BRIEF » Reproduce exactly the lines below from the one containing "hold / removal: a_q[1] / 1 / 0.29 / reset_b" through the one containing "4_1_cts: 0.3043 / 142 / 1324 / 54.93", including both, and nothing else.

[Collected data]
--------------------------------
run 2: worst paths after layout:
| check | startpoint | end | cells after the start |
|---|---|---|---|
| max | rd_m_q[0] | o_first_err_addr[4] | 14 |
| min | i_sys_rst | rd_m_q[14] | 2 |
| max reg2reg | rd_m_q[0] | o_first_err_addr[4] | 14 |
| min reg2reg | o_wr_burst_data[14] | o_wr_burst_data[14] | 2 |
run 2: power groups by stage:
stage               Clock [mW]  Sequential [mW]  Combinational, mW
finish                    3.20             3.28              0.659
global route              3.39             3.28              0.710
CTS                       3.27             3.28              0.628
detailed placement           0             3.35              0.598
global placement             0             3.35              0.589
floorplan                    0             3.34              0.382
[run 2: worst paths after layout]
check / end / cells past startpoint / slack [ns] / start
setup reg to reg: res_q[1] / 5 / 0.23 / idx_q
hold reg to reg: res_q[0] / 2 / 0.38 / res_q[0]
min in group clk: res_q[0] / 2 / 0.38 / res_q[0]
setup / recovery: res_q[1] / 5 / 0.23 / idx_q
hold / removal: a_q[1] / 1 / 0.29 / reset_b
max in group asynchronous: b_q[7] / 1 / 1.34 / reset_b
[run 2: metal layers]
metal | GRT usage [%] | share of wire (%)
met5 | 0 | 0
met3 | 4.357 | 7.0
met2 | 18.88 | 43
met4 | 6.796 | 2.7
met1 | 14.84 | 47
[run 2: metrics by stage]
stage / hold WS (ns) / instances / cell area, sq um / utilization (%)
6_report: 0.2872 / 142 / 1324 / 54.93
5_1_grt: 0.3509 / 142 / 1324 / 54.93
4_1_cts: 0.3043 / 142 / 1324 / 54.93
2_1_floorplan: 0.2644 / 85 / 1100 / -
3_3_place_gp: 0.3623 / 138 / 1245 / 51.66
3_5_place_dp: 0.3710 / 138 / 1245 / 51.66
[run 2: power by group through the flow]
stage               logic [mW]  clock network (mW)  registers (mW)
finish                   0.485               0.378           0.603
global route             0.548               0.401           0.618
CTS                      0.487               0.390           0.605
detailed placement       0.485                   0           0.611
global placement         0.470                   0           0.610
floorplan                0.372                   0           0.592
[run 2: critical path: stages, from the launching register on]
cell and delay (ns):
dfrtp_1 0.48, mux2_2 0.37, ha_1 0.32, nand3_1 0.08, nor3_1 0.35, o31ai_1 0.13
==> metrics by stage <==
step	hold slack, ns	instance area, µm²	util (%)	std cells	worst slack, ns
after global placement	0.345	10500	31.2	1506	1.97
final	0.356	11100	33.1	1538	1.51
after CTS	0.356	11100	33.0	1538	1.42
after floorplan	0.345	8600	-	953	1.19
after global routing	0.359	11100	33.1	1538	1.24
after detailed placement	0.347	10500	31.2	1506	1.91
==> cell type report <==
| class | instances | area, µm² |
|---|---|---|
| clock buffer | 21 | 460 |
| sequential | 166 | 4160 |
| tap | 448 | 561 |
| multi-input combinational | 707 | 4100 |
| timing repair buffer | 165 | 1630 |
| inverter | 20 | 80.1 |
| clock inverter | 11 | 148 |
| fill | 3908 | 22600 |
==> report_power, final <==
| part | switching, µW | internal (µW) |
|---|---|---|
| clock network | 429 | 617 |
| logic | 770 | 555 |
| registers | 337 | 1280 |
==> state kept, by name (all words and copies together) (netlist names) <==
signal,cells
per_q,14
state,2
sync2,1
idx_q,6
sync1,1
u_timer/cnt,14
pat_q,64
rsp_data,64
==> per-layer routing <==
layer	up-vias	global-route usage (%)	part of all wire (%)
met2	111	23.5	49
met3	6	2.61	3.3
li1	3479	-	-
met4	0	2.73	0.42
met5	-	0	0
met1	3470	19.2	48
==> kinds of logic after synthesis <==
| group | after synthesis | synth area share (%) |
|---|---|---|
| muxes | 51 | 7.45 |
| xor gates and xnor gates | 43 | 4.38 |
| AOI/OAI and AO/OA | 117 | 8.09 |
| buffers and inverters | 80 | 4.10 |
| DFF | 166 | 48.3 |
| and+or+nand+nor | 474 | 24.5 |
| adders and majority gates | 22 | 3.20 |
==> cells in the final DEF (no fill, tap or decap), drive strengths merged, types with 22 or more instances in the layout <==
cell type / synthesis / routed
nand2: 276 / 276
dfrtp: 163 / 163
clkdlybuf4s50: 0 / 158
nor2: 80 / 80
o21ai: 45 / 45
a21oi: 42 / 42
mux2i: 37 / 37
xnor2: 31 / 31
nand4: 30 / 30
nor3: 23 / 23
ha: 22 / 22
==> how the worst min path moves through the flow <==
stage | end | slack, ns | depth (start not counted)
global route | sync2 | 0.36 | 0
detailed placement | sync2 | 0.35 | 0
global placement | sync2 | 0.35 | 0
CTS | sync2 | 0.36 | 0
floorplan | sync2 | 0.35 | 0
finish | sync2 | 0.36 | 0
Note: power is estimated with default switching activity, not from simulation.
--------------------------------
RESPONSE FOR THIS EXERCISE »
hold / removal: a_q[1] / 1 / 0.29 / reset_b
max in group asynchronous: b_q[7] / 1 / 1.34 / reset_b
[run 2: metal layers]
metal | GRT usage [%] | share of wire (%)
met5 | 0 | 0
met3 | 4.357 | 7.0
met2 | 18.88 | 43
met4 | 6.796 | 2.7
met1 | 14.84 | 47
[run 2: metrics by stage]
stage / hold WS (ns) / instances / cell area, sq um / utilization (%)
6_report: 0.2872 / 142 / 1324 / 54.93
5_1_grt: 0.3509 / 142 / 1324 / 54.93
4_1_cts: 0.3043 / 142 / 1324 / 54.93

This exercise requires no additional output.